While repair projects are expected to remain dominant, there are a number of positive developments and infrastructure expansions that are known to have already benefitted from IIJA funding, such as airport and seaport expansions and, notably, the long-dormant I-86 expansion project in New York, which has been added to the New York State Department of Transportation’s 5-Year Capital Plan with at least $1 billion in new funding, partially from the IIJA infusion.
Based upon the capital infusion projections, the maximum demand increase as a result of the IIJA is 12% ($55 billion new funding vs. $450 average spending). And indeed, many commentators have speculated that this infusion will result in a boom in demand for infrastructure construction materials and an increase in activity within the eminent domain and condemnation space to facilitate new development .
But does the new spending offset recent inflation? The IIJA was signed into law in November 2021. Thus, several inflation indicators are reviewed to see how the construction materials market has changed its implementation. The first indicator is the Marshall & Swift Valuation Services Cost Manual (Table 6). General real estate construction cost is presented, followed by Subdivision & Yard Costs, which include cost of roadways. The effective dates of these are December 2022. Many construction classes have already experienced inflation of 12% or greater since the IIJA passed.

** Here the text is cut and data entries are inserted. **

module serial_link_channel_compactor #(
  parameter type phy_data_t  = serial_link_pkg::phy_data_t,
  parameter int  NumChannels = serial_link_pkg::NumChannels
) (
  input  logic                        clk_i,
  input  logic                        rst_ni,
  input  logic      [NumChannels-1:0] cfg_ch_en_i,
  input  logic                        cfg_bypass_i,
  input  logic                        cfg_flush_i,
  input  phy_data_t [NumChannels-1:0] data_in_i,
  input  logic      [NumChannels-1:0] data_in_valid_i,
  output logic                        data_in_ready_o,
  output phy_data_t [NumChannels-1:0] data_out_o,
  output logic      [NumChannels-1:0] data_out_valid_o,
  input  logic                        data_out_ready_i
);

  localparam int IW = $clog2(NumChannels) + 1;
  localparam int LW = $clog2(NumChannels);
  localparam logic [IW-1:0] NW  = IW'(NumChannels);

  typedef enum logic {IDLE, SEND} state_e;

  state_e                        r_state;
  logic      [IW-1:0]            r_idx;
  logic      [NumChannels-1:0]   r_mask;
  phy_data_t [NumChannels-1:0]   r_hold;

  logic      [IW-1:0]            w_k;
  logic      [IW-1:0]            w_k_live;
  logic      [IW-1:0]            w_slot;
  logic      [IW-1:0]            w_word;
  logic                          w_last;
  logic                          w_accept;
  phy_data_t [NumChannels-1:0]   w_data;
  logic      [NumChannels-1:0]   w_valid;

  function automatic logic [IW-1:0] popcnt(input logic [NumChannels-1:0] m);
    logic [IW-1:0] c;
    c = '0;
    for (int i = 0; i < NumChannels; i++) c = c + IW'(m[i]);
    return c;
  endfunction

  assign w_k      = popcnt(r_mask);
  assign w_k_live = popcnt(cfg_ch_en_i);
  assign w_last   = ((r_idx + w_k) >= NW);
  assign w_accept = data_in_ready_o && (&data_in_valid_i);

  // Enabled channels take consecutive words starting at idx, lowest channel first.
  always_comb begin
    w_data  = '0;
    w_valid = '0;
    w_slot  = '0;
    w_word  = '0;
    if (r_state == SEND) begin
      w_valid = r_mask;
      for (int ch = 0; ch < NumChannels; ch++) begin
        if (r_mask[ch]) begin
          w_word = r_idx + w_slot;
          if (w_word < NW) w_data[ch] = r_hold[w_word[LW-1:0]];
          w_slot = w_slot + IW'(1);
        end
      end
    end
  end

  always_comb begin
    data_in_ready_o  = 1'b0;
    data_out_o       = w_data;
    data_out_valid_o = w_valid;
    if (cfg_bypass_i) begin
      data_out_o       = data_in_i;
      data_out_valid_o = data_in_valid_i;
      data_in_ready_o  = data_out_ready_i;
    end else if (!cfg_flush_i) begin
      if (r_state == IDLE) data_in_ready_o = (w_k_live != '0);
      else                 data_in_ready_o = w_last && data_out_ready_i && (w_k_live != '0);
    end
  end

  // Bypass and flush both abandon any held beat; a new beat can be taken on the last send cycle.
  always_ff @(posedge clk_i or negedge rst_ni) begin
    if (!rst_ni) begin
      r_state <= IDLE;
      r_idx   <= '0;
      r_mask  <= '0;
      r_hold  <= '0;
    end else if (cfg_bypass_i || cfg_flush_i) begin
      r_state <= IDLE;
      r_idx   <= '0;
      r_mask  <= '0;
      r_hold  <= '0;
    end else begin
      case (r_state)
        IDLE: begin
          if (w_accept) begin
            r_state <= SEND;
            r_idx   <= '0;
            r_mask  <= cfg_ch_en_i;
            r_hold  <= data_in_i;
          end
        end
        SEND: begin
          if (data_out_ready_i) begin
            if (w_last) begin
              r_idx <= '0;
              if (w_accept) begin
                r_mask <= cfg_ch_en_i;
                r_hold <= data_in_i;
              end else begin
                r_state <= IDLE;
              end
            end else begin
              r_idx <= r_idx + w_k;
            end
          end
        end
        default: r_state <= IDLE;
      endcase
    end
  end

endmodule
File: config.mk
export PLATFORM = sky130hd
export DESIGN_NAME = serial_link_channel_compactor
export DESIGN_NICKNAME = d
export VERILOG_FILES = /design/src/rtl/serial_link_channel_compactor.sv
export SDC_FILE = /design/constraint.sdc
export NUM_CORES = 1
export LEC_CHECK = 0
export ABC_AREA = 1
export CAP_MARGIN = 25
export CORE_MARGIN = 4
export CORE_UTILIZATION = 35
export CTS_CLUSTER_SIZE = 20
export DETAILED_ROUTE_END_ITERATION = 7
export GPL_TIMING_DRIVEN = 0
export PLACE_DENSITY = 0.7
export SYNTH_ARGS = -nofsm -noshare
export SYNTH_HDL_FRONTEND = slang
export SYNTH_SLANG_ARGS = --single-unit
File: constraint.sdc
create_clock -name clk_i -period 7.5 [get_ports clk_i]
set_input_delay 1.5 -clock clk_i [delete_from_list [all_inputs] [get_ports clk_i]]
set_output_delay 1.5 -clock clk_i [all_outputs]
set_load 0.005 [all_outputs]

More specific to the infrastructure and transportation sectors, the Federal Highway Administration publishes the National Highway Construction Cost Index on a quarterly basis. As noted in Table 7, from 4Q2021 to 2Q2022, two quarters post-IIJA, the index increased 17% from 2.18 to 2.55. Consequently, the cost of construction has already outpaced all new spending projected from the IIJA.
Overall, the data suggests that additional funding provided to transportation and infrastructure projects over the next decade is unlikely to offset inflation and, therefore, should not create a demand-side driver of future inflation or increased competition with real estate construction programs for construction and mined products.
Economic conditions and energy prices play a large role in construction costs, with falling commodity prices being a leading indicator of recession. With speculation about an impending recession (or soft landing) and the observation that energy prices are falling (oil has fallen from a high of $147/barrel in June 2022 with a projection of $77/barrel in 2024 per the US Energy Information Administration), construction material cost are expected to stabilize in the next two years.
 Excerpts from Valuation Magazine, Q2 2022, “Infrastructure in Favor,” The Appraisal Institute, Chicago.